= Beginning of Section =

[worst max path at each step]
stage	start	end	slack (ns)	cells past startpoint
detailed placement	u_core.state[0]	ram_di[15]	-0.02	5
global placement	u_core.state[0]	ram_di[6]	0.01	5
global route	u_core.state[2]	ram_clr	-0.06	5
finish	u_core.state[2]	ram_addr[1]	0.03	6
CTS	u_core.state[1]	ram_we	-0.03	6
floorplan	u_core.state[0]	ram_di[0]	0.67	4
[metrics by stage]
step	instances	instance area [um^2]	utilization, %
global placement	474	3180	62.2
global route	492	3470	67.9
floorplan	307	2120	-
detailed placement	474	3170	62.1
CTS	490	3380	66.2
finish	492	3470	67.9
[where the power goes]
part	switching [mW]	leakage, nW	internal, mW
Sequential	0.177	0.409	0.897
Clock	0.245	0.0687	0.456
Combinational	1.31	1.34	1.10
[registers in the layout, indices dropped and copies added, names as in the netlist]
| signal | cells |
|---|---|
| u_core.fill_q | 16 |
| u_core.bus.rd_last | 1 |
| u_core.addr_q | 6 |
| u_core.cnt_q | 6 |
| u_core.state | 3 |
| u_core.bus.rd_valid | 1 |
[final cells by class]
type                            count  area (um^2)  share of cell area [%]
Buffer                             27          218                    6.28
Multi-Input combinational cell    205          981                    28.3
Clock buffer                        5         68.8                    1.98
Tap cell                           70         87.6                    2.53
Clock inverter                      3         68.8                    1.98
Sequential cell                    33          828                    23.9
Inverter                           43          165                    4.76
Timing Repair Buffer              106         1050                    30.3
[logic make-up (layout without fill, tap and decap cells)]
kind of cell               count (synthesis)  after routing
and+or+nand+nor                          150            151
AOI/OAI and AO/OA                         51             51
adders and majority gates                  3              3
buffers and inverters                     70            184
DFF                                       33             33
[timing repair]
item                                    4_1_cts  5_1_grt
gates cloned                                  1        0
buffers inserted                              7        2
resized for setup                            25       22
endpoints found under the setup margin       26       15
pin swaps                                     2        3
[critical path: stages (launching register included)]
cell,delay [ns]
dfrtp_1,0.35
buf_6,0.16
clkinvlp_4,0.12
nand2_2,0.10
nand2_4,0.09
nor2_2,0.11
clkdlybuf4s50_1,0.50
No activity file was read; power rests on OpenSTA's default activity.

= End of Section =
= Beginning of Section =

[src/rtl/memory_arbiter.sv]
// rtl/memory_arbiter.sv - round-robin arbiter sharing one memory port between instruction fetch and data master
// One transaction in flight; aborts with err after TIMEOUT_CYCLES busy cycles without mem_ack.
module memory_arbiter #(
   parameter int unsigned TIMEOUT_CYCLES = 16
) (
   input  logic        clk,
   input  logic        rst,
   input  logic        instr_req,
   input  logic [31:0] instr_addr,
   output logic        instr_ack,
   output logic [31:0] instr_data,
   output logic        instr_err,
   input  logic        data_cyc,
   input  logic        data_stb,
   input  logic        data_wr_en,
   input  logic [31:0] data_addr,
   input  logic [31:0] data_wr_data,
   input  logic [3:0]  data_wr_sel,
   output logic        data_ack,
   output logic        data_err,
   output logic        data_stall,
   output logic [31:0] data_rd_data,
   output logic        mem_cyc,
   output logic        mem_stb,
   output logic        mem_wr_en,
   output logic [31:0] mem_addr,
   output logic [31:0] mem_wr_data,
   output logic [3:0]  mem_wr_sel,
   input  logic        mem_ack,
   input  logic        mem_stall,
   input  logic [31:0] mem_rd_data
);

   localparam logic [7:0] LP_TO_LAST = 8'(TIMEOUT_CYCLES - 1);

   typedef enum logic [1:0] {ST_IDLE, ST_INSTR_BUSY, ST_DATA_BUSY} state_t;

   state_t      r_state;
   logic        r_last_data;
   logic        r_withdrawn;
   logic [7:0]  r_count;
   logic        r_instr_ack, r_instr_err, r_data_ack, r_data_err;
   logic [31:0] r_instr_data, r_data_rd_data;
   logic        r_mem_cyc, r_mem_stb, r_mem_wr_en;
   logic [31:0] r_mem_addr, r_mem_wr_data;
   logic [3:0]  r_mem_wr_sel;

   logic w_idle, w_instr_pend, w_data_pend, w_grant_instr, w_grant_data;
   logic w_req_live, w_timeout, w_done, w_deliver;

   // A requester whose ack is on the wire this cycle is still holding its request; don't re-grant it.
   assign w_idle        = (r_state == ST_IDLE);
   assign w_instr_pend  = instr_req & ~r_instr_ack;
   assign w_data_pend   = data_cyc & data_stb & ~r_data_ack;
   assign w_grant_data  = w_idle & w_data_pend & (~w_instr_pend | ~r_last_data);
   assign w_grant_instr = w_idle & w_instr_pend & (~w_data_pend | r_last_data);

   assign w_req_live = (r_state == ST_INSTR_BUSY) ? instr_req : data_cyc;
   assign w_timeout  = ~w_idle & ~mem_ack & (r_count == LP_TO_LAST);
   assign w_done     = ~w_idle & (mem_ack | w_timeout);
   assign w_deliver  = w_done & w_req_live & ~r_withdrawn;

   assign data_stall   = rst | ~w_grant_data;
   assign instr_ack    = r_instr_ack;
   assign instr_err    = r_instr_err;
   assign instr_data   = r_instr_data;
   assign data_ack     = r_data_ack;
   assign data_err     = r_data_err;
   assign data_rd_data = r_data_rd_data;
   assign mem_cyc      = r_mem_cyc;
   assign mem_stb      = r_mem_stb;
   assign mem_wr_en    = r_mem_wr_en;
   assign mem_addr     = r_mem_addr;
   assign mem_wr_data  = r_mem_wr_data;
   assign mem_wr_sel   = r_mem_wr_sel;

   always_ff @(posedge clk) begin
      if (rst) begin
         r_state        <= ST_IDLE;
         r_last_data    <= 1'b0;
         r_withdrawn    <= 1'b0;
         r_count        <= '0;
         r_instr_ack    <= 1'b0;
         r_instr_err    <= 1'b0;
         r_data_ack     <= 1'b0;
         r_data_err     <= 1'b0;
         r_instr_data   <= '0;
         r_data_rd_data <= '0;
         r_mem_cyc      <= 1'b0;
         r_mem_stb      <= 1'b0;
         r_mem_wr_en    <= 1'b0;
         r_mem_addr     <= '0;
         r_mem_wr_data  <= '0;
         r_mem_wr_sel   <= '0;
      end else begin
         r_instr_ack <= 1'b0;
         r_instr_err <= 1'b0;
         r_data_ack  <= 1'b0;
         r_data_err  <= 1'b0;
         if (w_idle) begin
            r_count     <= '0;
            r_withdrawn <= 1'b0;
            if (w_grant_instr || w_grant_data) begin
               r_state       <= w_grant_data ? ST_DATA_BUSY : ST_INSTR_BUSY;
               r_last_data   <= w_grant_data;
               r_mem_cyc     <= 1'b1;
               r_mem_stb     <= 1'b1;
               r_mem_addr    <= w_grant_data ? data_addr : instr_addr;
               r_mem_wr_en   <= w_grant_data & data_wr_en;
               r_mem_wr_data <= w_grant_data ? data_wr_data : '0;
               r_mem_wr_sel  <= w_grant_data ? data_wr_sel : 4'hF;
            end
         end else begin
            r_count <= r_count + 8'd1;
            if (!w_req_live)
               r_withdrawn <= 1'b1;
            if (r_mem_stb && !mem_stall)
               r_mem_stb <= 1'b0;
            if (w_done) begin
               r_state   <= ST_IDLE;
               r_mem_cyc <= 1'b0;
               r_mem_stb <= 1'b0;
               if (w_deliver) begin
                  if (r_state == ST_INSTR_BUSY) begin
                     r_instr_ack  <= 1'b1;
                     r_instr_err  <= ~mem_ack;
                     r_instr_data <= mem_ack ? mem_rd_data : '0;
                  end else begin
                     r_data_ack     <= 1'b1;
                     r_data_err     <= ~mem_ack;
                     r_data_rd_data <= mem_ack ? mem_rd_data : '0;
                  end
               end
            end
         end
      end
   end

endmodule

= End of Section =
= Beginning of Section =

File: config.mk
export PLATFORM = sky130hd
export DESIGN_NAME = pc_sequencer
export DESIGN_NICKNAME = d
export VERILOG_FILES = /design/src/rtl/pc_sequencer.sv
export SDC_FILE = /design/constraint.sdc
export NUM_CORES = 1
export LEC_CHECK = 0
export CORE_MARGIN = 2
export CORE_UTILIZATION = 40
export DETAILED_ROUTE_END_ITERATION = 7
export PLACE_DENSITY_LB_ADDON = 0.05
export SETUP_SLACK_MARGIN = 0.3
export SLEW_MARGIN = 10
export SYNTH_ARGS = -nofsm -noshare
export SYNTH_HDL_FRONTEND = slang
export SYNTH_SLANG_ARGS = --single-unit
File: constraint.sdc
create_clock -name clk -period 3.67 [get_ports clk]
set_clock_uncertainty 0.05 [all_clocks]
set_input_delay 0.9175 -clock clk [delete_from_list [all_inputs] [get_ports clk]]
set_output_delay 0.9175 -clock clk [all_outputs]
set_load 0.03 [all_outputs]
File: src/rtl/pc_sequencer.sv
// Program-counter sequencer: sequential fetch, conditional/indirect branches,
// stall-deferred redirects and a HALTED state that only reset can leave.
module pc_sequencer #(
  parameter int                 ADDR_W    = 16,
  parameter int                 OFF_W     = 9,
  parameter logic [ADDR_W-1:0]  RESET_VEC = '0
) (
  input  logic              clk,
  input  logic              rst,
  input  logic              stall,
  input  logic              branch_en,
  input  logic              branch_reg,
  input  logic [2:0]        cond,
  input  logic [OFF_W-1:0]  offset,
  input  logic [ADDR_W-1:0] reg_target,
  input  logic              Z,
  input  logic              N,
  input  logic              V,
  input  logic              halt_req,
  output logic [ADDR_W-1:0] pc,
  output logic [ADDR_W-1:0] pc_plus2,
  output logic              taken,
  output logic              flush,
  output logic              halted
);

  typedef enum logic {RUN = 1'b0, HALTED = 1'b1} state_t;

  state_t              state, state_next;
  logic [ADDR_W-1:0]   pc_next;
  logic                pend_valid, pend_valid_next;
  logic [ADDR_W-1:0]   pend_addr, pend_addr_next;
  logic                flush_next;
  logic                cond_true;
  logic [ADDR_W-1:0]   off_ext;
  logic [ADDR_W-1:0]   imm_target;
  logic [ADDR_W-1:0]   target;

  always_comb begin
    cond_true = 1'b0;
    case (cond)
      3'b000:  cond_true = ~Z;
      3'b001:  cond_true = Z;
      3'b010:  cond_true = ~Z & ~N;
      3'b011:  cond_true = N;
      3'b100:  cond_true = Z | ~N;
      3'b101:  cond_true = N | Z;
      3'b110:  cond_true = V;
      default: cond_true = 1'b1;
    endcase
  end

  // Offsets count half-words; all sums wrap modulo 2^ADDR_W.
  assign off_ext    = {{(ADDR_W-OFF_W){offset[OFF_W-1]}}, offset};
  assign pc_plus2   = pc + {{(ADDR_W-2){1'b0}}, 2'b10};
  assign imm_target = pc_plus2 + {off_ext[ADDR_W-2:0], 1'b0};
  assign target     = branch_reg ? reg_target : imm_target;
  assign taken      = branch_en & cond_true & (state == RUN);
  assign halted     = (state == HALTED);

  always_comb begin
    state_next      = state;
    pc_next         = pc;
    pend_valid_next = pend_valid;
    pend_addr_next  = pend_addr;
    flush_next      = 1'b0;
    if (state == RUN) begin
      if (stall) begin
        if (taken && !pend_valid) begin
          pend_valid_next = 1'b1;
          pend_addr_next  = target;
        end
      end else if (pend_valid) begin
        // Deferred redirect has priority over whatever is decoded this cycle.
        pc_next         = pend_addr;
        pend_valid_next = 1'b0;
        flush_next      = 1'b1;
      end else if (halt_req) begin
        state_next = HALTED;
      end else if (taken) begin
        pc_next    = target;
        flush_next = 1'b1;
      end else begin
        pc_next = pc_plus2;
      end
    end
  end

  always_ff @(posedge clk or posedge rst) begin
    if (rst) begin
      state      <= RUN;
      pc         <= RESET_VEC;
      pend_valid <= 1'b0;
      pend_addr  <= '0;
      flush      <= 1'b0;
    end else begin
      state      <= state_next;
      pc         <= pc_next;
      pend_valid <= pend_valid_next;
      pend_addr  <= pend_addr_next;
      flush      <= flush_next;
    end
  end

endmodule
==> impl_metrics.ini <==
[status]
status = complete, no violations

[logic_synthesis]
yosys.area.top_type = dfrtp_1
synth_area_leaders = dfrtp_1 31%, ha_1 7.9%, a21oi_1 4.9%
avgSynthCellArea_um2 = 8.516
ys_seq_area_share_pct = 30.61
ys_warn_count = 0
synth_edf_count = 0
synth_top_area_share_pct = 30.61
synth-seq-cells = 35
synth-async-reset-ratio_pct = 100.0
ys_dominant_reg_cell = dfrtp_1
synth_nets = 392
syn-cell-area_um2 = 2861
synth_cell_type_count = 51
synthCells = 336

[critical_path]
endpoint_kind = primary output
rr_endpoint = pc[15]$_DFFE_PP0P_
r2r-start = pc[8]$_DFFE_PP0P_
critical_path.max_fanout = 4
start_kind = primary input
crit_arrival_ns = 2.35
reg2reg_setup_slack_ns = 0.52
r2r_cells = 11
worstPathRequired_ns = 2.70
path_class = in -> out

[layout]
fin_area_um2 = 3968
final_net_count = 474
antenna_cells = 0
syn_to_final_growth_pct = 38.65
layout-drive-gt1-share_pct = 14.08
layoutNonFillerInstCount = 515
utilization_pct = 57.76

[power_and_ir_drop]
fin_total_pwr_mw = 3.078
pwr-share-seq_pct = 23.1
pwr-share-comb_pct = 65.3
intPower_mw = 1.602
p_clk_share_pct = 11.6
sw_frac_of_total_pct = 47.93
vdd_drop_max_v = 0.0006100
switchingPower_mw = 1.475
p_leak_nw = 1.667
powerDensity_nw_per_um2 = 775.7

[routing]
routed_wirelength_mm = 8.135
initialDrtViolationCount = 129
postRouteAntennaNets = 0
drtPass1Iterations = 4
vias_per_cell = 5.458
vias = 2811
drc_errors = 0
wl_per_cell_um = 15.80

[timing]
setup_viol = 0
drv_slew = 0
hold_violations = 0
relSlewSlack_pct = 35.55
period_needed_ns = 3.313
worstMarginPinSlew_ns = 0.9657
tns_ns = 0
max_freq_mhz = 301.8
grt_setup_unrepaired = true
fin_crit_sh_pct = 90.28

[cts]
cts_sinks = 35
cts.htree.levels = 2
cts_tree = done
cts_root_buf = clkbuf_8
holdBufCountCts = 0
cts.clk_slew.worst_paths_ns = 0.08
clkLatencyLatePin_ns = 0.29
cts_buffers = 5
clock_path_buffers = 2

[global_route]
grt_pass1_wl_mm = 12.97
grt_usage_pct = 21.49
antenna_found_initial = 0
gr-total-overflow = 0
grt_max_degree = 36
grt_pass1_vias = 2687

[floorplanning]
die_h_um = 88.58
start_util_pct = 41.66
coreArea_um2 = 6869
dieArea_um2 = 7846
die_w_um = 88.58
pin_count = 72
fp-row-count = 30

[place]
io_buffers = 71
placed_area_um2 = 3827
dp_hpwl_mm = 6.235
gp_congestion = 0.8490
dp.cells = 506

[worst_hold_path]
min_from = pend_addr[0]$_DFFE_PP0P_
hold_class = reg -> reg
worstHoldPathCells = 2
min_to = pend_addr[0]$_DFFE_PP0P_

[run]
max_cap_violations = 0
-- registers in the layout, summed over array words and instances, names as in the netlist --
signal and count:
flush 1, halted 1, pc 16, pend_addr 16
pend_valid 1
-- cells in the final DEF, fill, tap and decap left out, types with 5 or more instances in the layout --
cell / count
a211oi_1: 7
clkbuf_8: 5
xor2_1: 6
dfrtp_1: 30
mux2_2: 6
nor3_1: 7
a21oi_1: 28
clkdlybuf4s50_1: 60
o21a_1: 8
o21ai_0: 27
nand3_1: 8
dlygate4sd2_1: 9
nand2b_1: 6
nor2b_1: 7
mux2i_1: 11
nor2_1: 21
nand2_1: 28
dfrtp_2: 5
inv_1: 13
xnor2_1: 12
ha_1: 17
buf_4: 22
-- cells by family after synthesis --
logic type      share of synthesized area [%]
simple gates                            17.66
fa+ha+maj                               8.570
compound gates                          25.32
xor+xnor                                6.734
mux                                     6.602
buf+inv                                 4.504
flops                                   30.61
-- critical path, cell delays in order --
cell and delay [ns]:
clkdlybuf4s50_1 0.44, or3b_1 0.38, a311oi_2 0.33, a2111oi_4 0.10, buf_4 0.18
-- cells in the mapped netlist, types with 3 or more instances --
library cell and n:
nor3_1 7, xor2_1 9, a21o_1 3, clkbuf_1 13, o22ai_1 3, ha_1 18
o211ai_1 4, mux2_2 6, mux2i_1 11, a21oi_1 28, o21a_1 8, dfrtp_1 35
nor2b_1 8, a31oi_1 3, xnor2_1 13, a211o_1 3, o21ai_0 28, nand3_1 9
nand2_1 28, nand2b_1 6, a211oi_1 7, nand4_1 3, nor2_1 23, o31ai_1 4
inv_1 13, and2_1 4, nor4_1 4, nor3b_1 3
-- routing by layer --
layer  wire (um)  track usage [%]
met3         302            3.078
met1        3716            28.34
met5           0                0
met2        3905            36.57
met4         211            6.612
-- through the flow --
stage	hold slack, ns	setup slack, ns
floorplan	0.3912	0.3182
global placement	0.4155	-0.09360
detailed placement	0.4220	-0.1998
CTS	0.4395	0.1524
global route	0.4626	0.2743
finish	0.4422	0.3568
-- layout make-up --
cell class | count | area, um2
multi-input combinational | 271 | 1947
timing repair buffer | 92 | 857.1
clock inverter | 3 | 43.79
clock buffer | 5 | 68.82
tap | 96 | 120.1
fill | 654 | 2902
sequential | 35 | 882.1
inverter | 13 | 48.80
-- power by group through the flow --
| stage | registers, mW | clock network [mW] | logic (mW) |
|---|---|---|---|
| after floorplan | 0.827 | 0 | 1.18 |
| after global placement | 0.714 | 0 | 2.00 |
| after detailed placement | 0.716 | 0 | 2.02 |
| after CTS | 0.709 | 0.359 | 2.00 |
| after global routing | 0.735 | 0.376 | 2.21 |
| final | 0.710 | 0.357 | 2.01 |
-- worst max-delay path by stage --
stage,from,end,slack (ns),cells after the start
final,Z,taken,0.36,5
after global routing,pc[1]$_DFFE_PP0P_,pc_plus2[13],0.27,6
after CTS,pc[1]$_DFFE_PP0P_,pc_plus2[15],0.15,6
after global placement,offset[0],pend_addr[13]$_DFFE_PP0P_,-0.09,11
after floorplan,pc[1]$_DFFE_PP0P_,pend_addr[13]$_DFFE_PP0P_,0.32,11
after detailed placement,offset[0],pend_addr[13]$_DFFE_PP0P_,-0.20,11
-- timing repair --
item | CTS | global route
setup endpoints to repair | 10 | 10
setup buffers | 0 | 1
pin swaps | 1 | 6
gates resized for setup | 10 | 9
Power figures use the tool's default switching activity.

= End of Section =

**TASK ITEM**
Copy exactly the stretch of data above from the line with "[worst max path at each step]" through the line with "[where the power goes]", and omit all other lines.

**YOUR SOLUTION**
[worst max path at each step]
stage	start	end	slack (ns)	cells past startpoint
detailed placement	u_core.state[0]	ram_di[15]	-0.02	5
global placement	u_core.state[0]	ram_di[6]	0.01	5
global route	u_core.state[2]	ram_clr	-0.06	5
finish	u_core.state[2]	ram_addr[1]	0.03	6
CTS	u_core.state[1]	ram_we	-0.03	6
floorplan	u_core.state[0]	ram_di[0]	0.67	4
[metrics by stage]
step	instances	instance area [um^2]	utilization, %
global placement	474	3180	62.2
global route	492	3470	67.9
floorplan	307	2120	-
detailed placement	474	3170	62.1
CTS	490	3380	66.2
finish	492	3470	67.9
[where the power goes]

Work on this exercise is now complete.